The CSA granted 8 new DTT licenses in May for the Télévision Numérique Terrestre (TNT) digital platform. Canal+ picked up one free channel and three of the pay channels and one. Lagardère was awarded one pay channel and two free channels, one of which is a childrens channel joint venture with public broadcaster France Televisions. The remaining DTT license went to NextRadio for a free business news channel. The CSA received 35 bids for the 8 channels.
The 8 new channels bring to 14 the number of DTT offerings on TNT, launched in March by now former Prime Minister Jean-Pierre Raffarin as “la télévision numérique pout tous” – digital television for all.
All the clamoring for DTT – and its potential for audience and advertising – will certainly threaten TF1, which holds about one-third of the French television audience and the majority of TV advertising. TF1 owns the satellite platform TPS.
The “New Canal Plus” would be controlled by Canal Plus Groupe, according to the French daily La Tribune and quoted by Reuters, with Lagardère trading its 34% stake in CanalSat for shares in Canal Plus Groupe. The new company would control 49% the Canal Plus pay channel and 100% of CanalSat. The deal would not include Studio Canal, Canal Plus Poland or the Saint Germain football club.
DTT investors no doubt heard beautiful music when the magazine TéléPoche surveyed its readers and found 19% thinking about the switch from cable or satellite to DTT. The poll also found NRJ 12 – a music TV channel of NRJ Groupe – the favorite new DTT channel and music channel Europe 2 TV – owned by Lagardère – the biggest reason to switch the DTT.
French news agencies AFP and AFX report visits this morning (June 28) to Canal Plus headquarters by investigators. AFP says “searched” and AFX says “raided.”
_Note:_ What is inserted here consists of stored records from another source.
==> src/rtl/jellyvl_stream_fifo_if.sv <==
// Stream bus for jellyvl_stream_fifo: write side, read side and fill-level status.
interface jellyvl_stream_fifo_if #(
  parameter type         t_data   = logic [8-1:0],
  parameter int unsigned PTR_BITS = 4
);
  t_data             s_data;
  logic              s_valid;
  logic              s_ready;
  t_data             m_data;
  logic              m_valid;
  logic              m_ready;
  logic [PTR_BITS:0] data_count;
  logic [PTR_BITS:0] free_count;

  modport slave (
    input  s_data, s_valid, m_ready,
    output s_ready, m_data, m_valid, data_count, free_count
  );

  modport master (
    output s_data, s_valid, m_ready,
    input  s_ready, m_data, m_valid, data_count, free_count
  );
endinterface

==> src/rtl/jellyvl_stream_fifo.sv <==
// First-word-fall-through stream FIFO with registered occupancy count and
// combinational head read; sits downstream of jellyvl_data_delay.
module jellyvl_stream_fifo #(
  parameter type         t_data    = logic [8-1:0],
  parameter int unsigned PTR_BITS  = 4,
  parameter t_data       INIT_DATA = 'x
) (
  input  logic                    clk,
  input  logic                    reset,
  input  logic                    cke,
  jellyvl_stream_fifo_if.slave    bus
);
  localparam int unsigned       DEPTH   = 2 ** PTR_BITS;
  localparam logic [PTR_BITS:0] DEPTH_C = {1'b1, {PTR_BITS{1'b0}}};

  t_data                mem_q [DEPTH];
  logic [PTR_BITS-1:0]  wr_ptr_q, wr_ptr_d;
  logic [PTR_BITS-1:0]  rd_ptr_q, rd_ptr_d;
  logic [PTR_BITS:0]    count_q,  count_d;

  logic s_ready;
  logic m_valid;
  logic push;
  logic pop;

  // Full never accepts, even with a simultaneous pop, so s_ready stays registered-only.
  assign s_ready = !reset && (count_q != DEPTH_C);
  assign m_valid = (count_q != '0);
  assign push    = cke && bus.s_valid && s_ready;
  assign pop     = cke && m_valid && bus.m_ready;

  assign bus.s_ready    = s_ready;
  assign bus.m_valid    = m_valid;
  assign bus.m_data     = m_valid ? mem_q[rd_ptr_q] : INIT_DATA;
  assign bus.data_count = count_q;
  assign bus.free_count = DEPTH_C - count_q;

  always_comb begin
    wr_ptr_d = wr_ptr_q;
    rd_ptr_d = rd_ptr_q;
    count_d  = count_q;
    if (push) wr_ptr_d = wr_ptr_q + PTR_BITS'(1);
    if (pop)  rd_ptr_d = rd_ptr_q + PTR_BITS'(1);
    case ({push, pop})
      2'b10:   count_d = count_q + (PTR_BITS+1)'(1);
      2'b01:   count_d = count_q - (PTR_BITS+1)'(1);
      default: count_d = count_q;
    endcase
  end

  always_ff @(posedge clk) begin
    if (reset) begin
      wr_ptr_q <= '0;
      rd_ptr_q <= '0;
      count_q  <= '0;
    end else begin
      wr_ptr_q <= wr_ptr_d;
      rd_ptr_q <= rd_ptr_d;
      count_q  <= count_d;
    end
  end

  // Storage is never cleared; push already excludes reset cycles via s_ready.
  always_ff @(posedge clk) begin
    if (push) mem_q[wr_ptr_q] <= bus.s_data;
  end
endmodule

==> src/flat_wrapper.sv <==
// flat-port wrapper written by rule: the top's interface ports become plain ports
module jellyvl_stream_fifo_flat 
#(
  parameter type         t_data    = logic [8-1:0],
  parameter int unsigned PTR_BITS  = 4,
  parameter t_data       INIT_DATA = 'x
)
  (clk, reset, cke, bus_s_data, bus_s_valid, bus_m_ready, bus_s_ready, bus_m_data, bus_m_valid, bus_data_count, bus_free_count);
  jellyvl_stream_fifo_if #(.t_data(t_data), .PTR_BITS(PTR_BITS)) bus_i ();
  input  logic clk;
  input  logic reset;
  input  logic cke;
  input wire logic [$bits(bus_i.s_data)-1:0] bus_s_data;
  input wire logic [$bits(bus_i.s_valid)-1:0] bus_s_valid;
  input wire logic [$bits(bus_i.m_ready)-1:0] bus_m_ready;
  output wire logic [$bits(bus_i.s_ready)-1:0] bus_s_ready;
  output wire logic [$bits(bus_i.m_data)-1:0] bus_m_data;
  output wire logic [$bits(bus_i.m_valid)-1:0] bus_m_valid;
  output wire logic [$bits(bus_i.data_count)-1:0] bus_data_count;
  output wire logic [$bits(bus_i.free_count)-1:0] bus_free_count;
  assign bus_i.s_data = bus_s_data;
  assign bus_i.s_valid = bus_s_valid;
  assign bus_i.m_ready = bus_m_ready;
  assign bus_s_ready = bus_i.s_ready;
  assign bus_m_data = bus_i.m_data;
  assign bus_m_valid = bus_i.m_valid;
  assign bus_data_count = bus_i.data_count;
  assign bus_free_count = bus_i.free_count;
  jellyvl_stream_fifo #(.t_data(t_data), .PTR_BITS(PTR_BITS), .INIT_DATA(INIT_DATA)) u_core (.clk(clk), .reset(reset), .cke(cke), .bus(bus_i));
endmodule
==> config.mk <==
export PLATFORM = sky130hd
export DESIGN_NAME = jellyvl_stream_fifo_flat
export DESIGN_NICKNAME = d
export VERILOG_FILES = /design/src/rtl/jellyvl_stream_fifo_if.sv /design/src/rtl/jellyvl_stream_fifo.sv /design/src/flat_wrapper.sv
export SDC_FILE = /design/constraint.sdc
export NUM_CORES = 1
export LEC_CHECK = 0
export CAP_MARGIN = 10
export CELL_PAD_IN_SITES_DETAIL_PLACEMENT = 0
export CELL_PAD_IN_SITES_GLOBAL_PLACEMENT = 2
export CORE_ASPECT_RATIO = 1.4
export CORE_UTILIZATION = 48
export CTS_BUF_LIST = sky130_fd_sc_hd__clkbuf_8
export DETAILED_ROUTE_END_ITERATION = 10
export PLACE_DENSITY = 0.82
export RECOVER_POWER = 100
export SYNTH_ARGS = -nofsm -noshare
export SYNTH_HDL_FRONTEND = slang
export SYNTH_SLANG_ARGS = --single-unit
==> constraint.sdc <==
create_clock -name clk -period 3.9 [get_ports clk]
set_input_delay 0.78 -clock clk [delete_from_list [all_inputs] [get_ports clk]]
set_output_delay 0.78 -clock clk [all_outputs]
set_load 0.005 [all_outputs]
==> summary.md <==
| Metric | Value |
|---|---|
| Most used DFF post-synth | edfxtp_1 |
| Routed Antenna Nets | 0 |
| Syn Area/Cell | around 19 µm² |
| Initial core utilization | ~49% |
| CP top delay family | multiplexers |
| CP startpoint kind | flip-flop |
| CTS clk-pin slew, worst paths | 70 ps |
| Final GP Congestion | approximately 0.75 |
| Multi-input gate area | ~1700 µm² |
| Num ports | 33 |
| Vias/cell | 5.658 |
| Fillers | about 960 |
| Std cell rows | between 40 and 50 |
| Post-synth EDFFs | approximately 130 |
| TritonCTS clock tree | yes |
| Final net count | about 400 |
| Post CTS Setup Buffer Count | 0 |
| Area Overhead vs Synth | 14.90% |
| Crit end category | output port |
| WP data required | ~3100 ps |
| Final Max Tran Viols | 0 |
| CTS buffer count | 17 |
| Syn Inst Count | 318 |
| Total track usage | 19.25% |
| Worst Path Max Fanout | 32 |
| Mapped Area | 6011 µm² |
| Largest net degree at the start of global routing | 33 |
| Die W | 96.58 µm |
| GR Overflow Total | 0 |
| Setup CP Type | flip-flop to output port |
| # diodes | 0 |
| Max cap viols | 0 |
| Post-route DRC | 0 |
| Share of layout cells above drive strength 1 | between 10% and 20% |
| Post_cts resized | 0 |
| Slew at the pin closest to its max-slew limit | 923.2 ps |
| Synth area leaders | edfxtp_1 64%, mux4_1 10%, mux4_2 6.0% |
| Post-Route WL | approximately 11000 µm |
| Slew margin rel. | 38.23% |
| Num Clock Sinks | about 150 |
| First-pass GRT wire length | approximately 17000 µm |
| Combinational power share | 19.2% |
| Slowest stage delay, CP | 610 ps |
| Post-synthesis sequential area ratio | 69.61% |
| Drt first pass iters | 4 |
| Final period utilization | 90.47% |
| Cell taking the most area after synthesis | edfxtp_1 |
| Post-synth net total | 341 |
| RSZ-0062 raised after global routing | no |
| Design Power | roughly 3.7 mW |
| Ordered list of cells on the worst path | buf_12, mux4_1, mux4_2, dlygate4sd3_1 |
| DRT iter0 DRCs | between 200 and 250 |
| Placed Area | between 6000 and 7000 µm² |
| Crit-path slowest cell | mux4_1 |
| FMAX | 283.4 MHz |
| Latest clock arrival within the worst-skew pair | ~450 ps |
| Yosys Warn Count | 0 |
| Root Driver | clkbuf_8 |
| Via Count | between 2000 and 3000 |
| Fin crit period | roughly 3500 ps |
| H-tree depth | 4 |
| Reg power frac | between 40% and 50% |
| Hold Vio Cnt, Final | 0 |
| Sw frac | roughly a quarter |
| DIE AREA | ~13000 µm² |
| Die height | around 130 µm |
| Clock skew | 18.02 ps |
| Cell variety after synth | 42 |
| Post-route cell area | about 7000 µm² |
| Port bufs | 32 |
| Hold-fix buffers, CTS | 0 |
| Setup ws final | roughly 370 ps |
| HPWL Detailed | 7209 µm |
| Pwr Density | 542.0 nW/µm² |
| Hold_ws | 529.0 ps |
| Vias in the first global route | between 3000 and 4000 |
| Final setup vio count | 0 |
| Hold crit path type | flip-flop to flip-flop |
| CP Buf/Inv Count | 2 |
| Async set-reset flop share out of synthesis | 0% |
| Dpl ws | 704.9 ps |
| Leakage power | approximately 2.2 nW |
| Initial antenna violation count | 0 |
| Avg WL per Cell | approximately 21 µm |
| Core area | ~12000 µm² |
| Status | complete, no violations |
| Pint | between 2 and 3 mW |
| Synth top area share | between 60% and 70% |
| Clk buf depth | 2 |
| FF+latch count, synth | 145 |
| Sw power | ~920 µW |
| Clock Power Share | between 30 and 40% |
| Critical path arrival | 2750 ps |
| Worst IR drop on VDD | roughly 340 µV |
| Final setup TNS | 0 ps |
| Sequential Area | ~4200 µm² |
## state kept, by name, summed over array words and instances, names as in the netlist, named ones only
signal,cells
u_core.rd_ptr_q,4
u_core.wr_ptr_q,4
u_core.bus.data_count,5
u_core.mem_q,128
The subject of investigators visit is the on-going inquiry into financial conditions surrounding the 2002 sale of Canal Plus Technologies to Thomson Multimedia. French Finance Minister Thierry Breton was Chairman of Thomson Multimedia at the time of the transaction. Thomson Multimedia was folded into Thomson SA, which sold part of Canal Plus Technologies to Kudelski Group in 2003.